Bug 869040 (CVE-2012-4540)

Summary: CVE-2012-4540 icedtea-web: IcedTeaScriptableJavaObject::invoke off-by-one heap-based buffer overflow
Product: [Other] Security Response Reporter: Vincent Danen <vdanen>
Component: vulnerabilityAssignee: Red Hat Product Security <security-response-team>
Status: CLOSED ERRATA QA Contact:
Severity: urgent Docs Contact:
Priority: urgent    
Version: unspecifiedCC: dbhole, jvanek, security-response-team
Target Milestone: ---Keywords: Security
Target Release: ---   
Hardware: All   
OS: Linux   
Whiteboard: impact=critical,public=20121107,reported=20121022,source=upstream,cvss2=6.8/AV:N/AC:M/Au:N/C:P/I:P/A:P,rhel-6/icedtea-web=affected,fedora-all/icedtea-web=affected,cwe=CWE-122[auto]
Fixed In Version: icedtea-web 1.1.7, icedtea-web 1.2.2, icedtea-web 1.3.1, icedtea-web 1.4.1 Doc Type: Bug Fix
Doc Text:
Story Points: ---
Clone Of: Environment:
Last Closed: 2012-12-12 11:56:54 EST Type: ---
Regression: --- Mount Type: ---
Documentation: --- CRM:
Verified Versions: Category: ---
oVirt Team: --- RHEL 7.3 requirements from Atomic Host:
Cloudforms Team: ---
Bug Depends On: 871101, 871102    
Bug Blocks: 869043    
Attachments:
Description Flags
proposed patch
none
Update patch from Deepak Bhole
none
Final patch from Deepak Bhole
none
Final patch from Deepak Bhole none

Description Vincent Danen 2012-10-22 16:49:38 EDT
A flaw was reported in IcedTea-web plugin where certain events attached to an applet, when triggered, could lead to a heap-based buffer overflow, resulting in possible information leak, crash, or code execution.
Comment 1 Vincent Danen 2012-10-22 17:00:47 EDT
This has been assigned CVE-2012-4540.
Comment 3 Vincent Danen 2012-10-22 17:08:13 EDT
Created attachment 631741 [details]
proposed patch
Comment 4 Tomas Hoger 2012-10-29 10:39:08 EDT
Created attachment 635041 [details]
Update patch from Deepak Bhole
Comment 5 Tomas Hoger 2012-10-29 11:03:32 EDT
(In reply to comment #0)
> A flaw was reported in IcedTea-web plugin where certain events attached to
> an applet, when triggered, could lead to a heap-based buffer overflow,
> resulting in possible information leak, crash, or code execution.
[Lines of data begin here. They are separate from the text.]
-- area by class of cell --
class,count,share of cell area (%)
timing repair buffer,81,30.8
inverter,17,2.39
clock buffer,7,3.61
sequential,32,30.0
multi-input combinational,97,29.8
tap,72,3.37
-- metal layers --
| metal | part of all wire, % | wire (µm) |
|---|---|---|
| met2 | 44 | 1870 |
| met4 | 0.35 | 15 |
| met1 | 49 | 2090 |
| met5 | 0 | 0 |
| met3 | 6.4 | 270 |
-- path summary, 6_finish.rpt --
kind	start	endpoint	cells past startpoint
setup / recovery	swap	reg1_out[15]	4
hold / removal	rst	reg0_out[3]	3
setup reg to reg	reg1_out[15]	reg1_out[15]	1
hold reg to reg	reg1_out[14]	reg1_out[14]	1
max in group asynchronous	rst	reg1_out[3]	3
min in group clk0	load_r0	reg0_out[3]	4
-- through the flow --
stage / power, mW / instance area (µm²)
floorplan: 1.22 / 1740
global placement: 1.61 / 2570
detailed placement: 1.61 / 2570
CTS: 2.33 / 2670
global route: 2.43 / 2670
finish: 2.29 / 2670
File: ./config.mk
export PLATFORM = sky130hd
export DESIGN_NAME = counter
export DESIGN_NICKNAME = counter
export VERILOG_FILES = /design/flow/design.v
export SDC_FILE = /design/flow/constraint.sdc
export NUM_CORES = 4
export LEC_CHECK = 1
export CORE_AREA = 10 10 70 70
export DIE_AREA = 0 0 80 80
File: ./design.v
module counter ( input [15:0] in,
            input clk, rst, enable,
            output reg [15:0] out);
  initial begin
    out = 16'h0001;
  end
  always @ (posedge clk)
      out = !rst && enable ? in : 16'h0001;
endmodule
File: ./constraint.sdc
current_design counter

set clk_period 1.2
set clk_io_pct 0.2

create_clock -name clk0 -period $clk_period [get_ports {clk}]

set non_clock_inputs [all_inputs -no_clocks]
set_input_delay [expr $clk_period * $clk_io_pct] -clock clk0 $non_clock_inputs
set_output_delay [expr $clk_period * $clk_io_pct] -clock clk0 [all_outputs]
File: ./run.sh
#!/bin/bash
# OpenROAD 26Q1-2900-gdf79404cd8, Yosys 0.63+post, stock flow scripts
make -C /OpenROAD-flow-scripts/flow DESIGN_CONFIG=/design/flow/config.mk WORK_HOME=/design/flow/orfs finish
==> job_summary.md <==
## Implementation flow summary

| Metric | Value |
|---|---|
| Status | `complete, no violations` |
| Worst path top cell family by delay | `flip-flops` |
| FF+latch area | `approximately 320 um2` |
| # resized after CTS | `17` |
| Antenna violations before repair | `0` |
| Placed cell areas | `881 um2` |
| Die Y | `approximately 80 um` |
| CP Launch Type | `register` |
| Postcts setup bufs | `0` |
| WL/cell | `11.5 um` |
| Port buffer count | `34` |
| Crit share post-route | `89.5%` |
| #FFs+latches synth | `16` |
| Min-Delay Path Class | `in2reg` |
| Clk slew on worst S/H paths | `around 0.09 ns` |
| Xor/xnor share of the synthesized area | `0%` |
| CP Buf/Inv Count | `1` |
| FILL cells | `370` |
| # clock sinks | `16` |
| CTS tree | `yes` |
| Slew margin rel. | `91.5%` |
| Antenna cell count | `0` |
| Post-Syn Area | `473 um2` |
| Mux frac, synth | `0%` |
| CP Capture Type | `primary output` |
| Final Critical Period | `1.07 ns` |
| YS warnings | `1` |
| Worst path arrival time | `0.83 ns` |
| YS chip area | `473 um2` |
| CTS buffer count | `3` |
| CTS H-tree lvls | `1` |
| GPL Wtd Cong | `0.723` |
| WL final | `1360 um` |
| Highest Clock Rate | `0.931 GHz` |
| Area Overhead vs Synth | `89.9%` |
| Type of the worst setup path | `reg2out` |
| Post-DRT Antenna Nets | `0` |
| Main logic family | `simple AND/OR/NAND/NOR gates` |
| # setup viols final | `0` |
| Synth Area in Adders | `0%` |
| Floorplan core density | `13.8%` |
| Total power | `just over 1 mW` |
| Core ar. | `around 3400 um2` |
| Post-route cell area | `between 800 and 900 um2` |
| Drt first pass iters | `2` |
| DR iter-0 viols | `13` |
| Max FFs per register | `16` |
| Cell Type Count | `5` |
| Site Rows | `21` |
| Chip area | `between 6000 and 7000 um2` |
| Final core utilization | `26.3%` |
| Slew @ Worst Pin | `~0.13 ns` |
| Most frequent cells in the layout | `clkdlybuf4s50_1 (18), dlygate4sd2_1 (16), and3b_1 (15), dfxtp_1 (15)` |
| CP max FO | `1` |
| Clk buf depth | `2` |
| Synthesized netlist cell count | `34` |
| AO/OA Area Share | `0%` |
| Seq share, synth | `roughly two thirds` |
| Max Slew Vio Count | `0` |
| Width of the chip | `80 um` |
| GRT Overall Usage | `4.28%` |
| Max_cap viols | `0` |
| DRC Markers | `0` |
| MI comb area | `140 um2` |
| Peak VDD IR | `around 0.0007 V` |
| # hold bufs at CTS | `0` |
| DR vias | `377` |
| Largest net degree at the start of global routing | `16` |
| Ys cells | `34` |
| Worst path max stage delay | `approximately 0.32 ns` |
| Worst path required time | `0.96 ns` |
| CTS Root Cell | `clkbuf_4` |
| Post-DP HPWL | `1220 um` |
| First-pass GRT wire length | `2070 um` |
| Number of global-route vias before repair | `427` |
| Pwr per Cell Area | `1120 nW/um2` |
| Average cell area after synthesis | `13.9 um2` |
| Fraction of layout cells with a size suffix above 1 | `a little over a tenth` |
| Simple Share, Synth | `29.6%` |
| Number of logged tool warnings | `25` |
| CP cell instances | `dlygate4sd2_1` |
| Most frequent logic cell in the layout | `clkdlybuf4s50_1` |
| Worst path slowest cell | `dfxtp_2` |
| Total grt overflow | `0` |
| Vias per inst | `3.17` |
| RSZ-0062 raised after global routing | `false` |
| Leak | `0.461 nW` |
| I/O pins | `35` |
| Final count of hold timing violations | `0` |
layout make-up:
cell class,instances,area share [%]
multi-input combinational,16,15.6
tap,46,6.41
timing repair buffer,37,38.2
sequential,16,35.8
clock buffer,4,4.04
path summary, 6_finish.rpt:
kind,to,slack [ns],cells past startpoint,from
setup / recovery,out[0],0.13,1,out[0]$_SDFF_PN1_
hold / removal,out[0]$_SDFF_PN1_,0.52,2,in[0]
through the flow:
| stage | setup TNS (ns) | setup WS [ns] | instances | hold WS, ns |
|---|---|---|---|---|
| floorplan | 0 | 0.488 | 34 | 0.343 |
| global placement | 0 | 0.0205 | 115 | 0.808 |
| detailed placement | -0.0481 | -0.0210 | 115 | 0.810 |
| CTS | 0 | 0.0972 | 119 | 0.509 |
| global route | 0 | 0.0723 | 119 | 0.512 |
| finish | 0 | 0.126 | 119 | 0.520 |
where the power goes:
part | total, mW | leakage (nW) | internal, mW | switching [mW]
clock | 0.334 | 0.0210 | 0.184 | 0.149
combinational | 0.118 | 0.309 | 0.0913 | 0.0265
sequential | 0.556 | 0.131 | 0.552 | 0.00400
total | 1.01 | 0.461 | 0.828 | 0.180
Yosys cell counts:
| cell | instances | area [um2] |
|---|---|---|
| or3b_1 | 1 | 8.76 |
| buf_2 | 1 | 5.00 |
| and3b_1 | 15 | 131 |
| buf_4 | 1 | 7.51 |
| dfxtp_1 | 16 | 320 |
per-layer routing:
layer,wire length [um],vias to the layer above,track usage (%)
met5,0,-,0
met4,0,0,0
met3,168,0,2.84
met2,708,21,7.62
met1,486,162,4.32
li1,-,194,-
kinds of logic after synthesis:
logic type,count (synthesis)
buffers and inverters,2
AND/OR/NAND/NOR,16
flip-flops,16
Power and IR drop assume default switching activity.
The problem is in the IcedTeaScriptableJavaObject::invoke function:

http://icedtea.classpath.org/hg/release/icedtea-web-1.3/file/11c61503e614/plugin/icedteanp/IcedTeaScriptablePluginObject.cc#l592

If method invocation ends with an exception, icedtea-web plugin allocates memory for an error message to be passed to the browser.  When doing so, it does not allocate space for the tailing '\0' string terminator.  This can lead to a one byte buffer overflow (assuming sizeof(char) == 1).  The data written past the end of the buffer is not attacker controlled and it always '\0'.
Comment 7 Tomas Hoger 2012-11-02 04:42:58 EDT
Created attachment 636971 [details]
Final patch from Deepak Bhole
Comment 8 Tomas Hoger 2012-11-02 04:45:54 EDT
Created attachment 636984 [details]
Final patch from Deepak Bhole

Add correct patch.  The one in comment #7 is the same as the one in comment #4.
Comment 9 Tomas Hoger 2012-11-02 06:09:50 EDT
Acknowledgment:

Red Hat would like to thank Arthur Gerkis for reporting this issue.
Comment 10 Tomas Hoger 2012-11-07 13:39:25 EST
Fixed now upstream in 1.1.7, 1.2.2 and 1.3.1:

http://mail.openjdk.java.net/pipermail/distro-pkg-dev/2012-November/020775.html

Upstream commit (1.3 branch):

http://icedtea.classpath.org/hg/release/icedtea-web-1.3/rev/e7970f3da5fe
Comment 11 errata-xmlrpc 2012-11-07 13:56:16 EST
This issue has been addressed in following products:

  Red Hat Enterprise Linux 6

Via RHSA-2012:1434 https://rhn.redhat.com/errata/RHSA-2012-1434.html
Comment 12 jiri vanek 2013-09-16 08:33:09 EDT
Upstream have forwarded the patch both to head and 1.4.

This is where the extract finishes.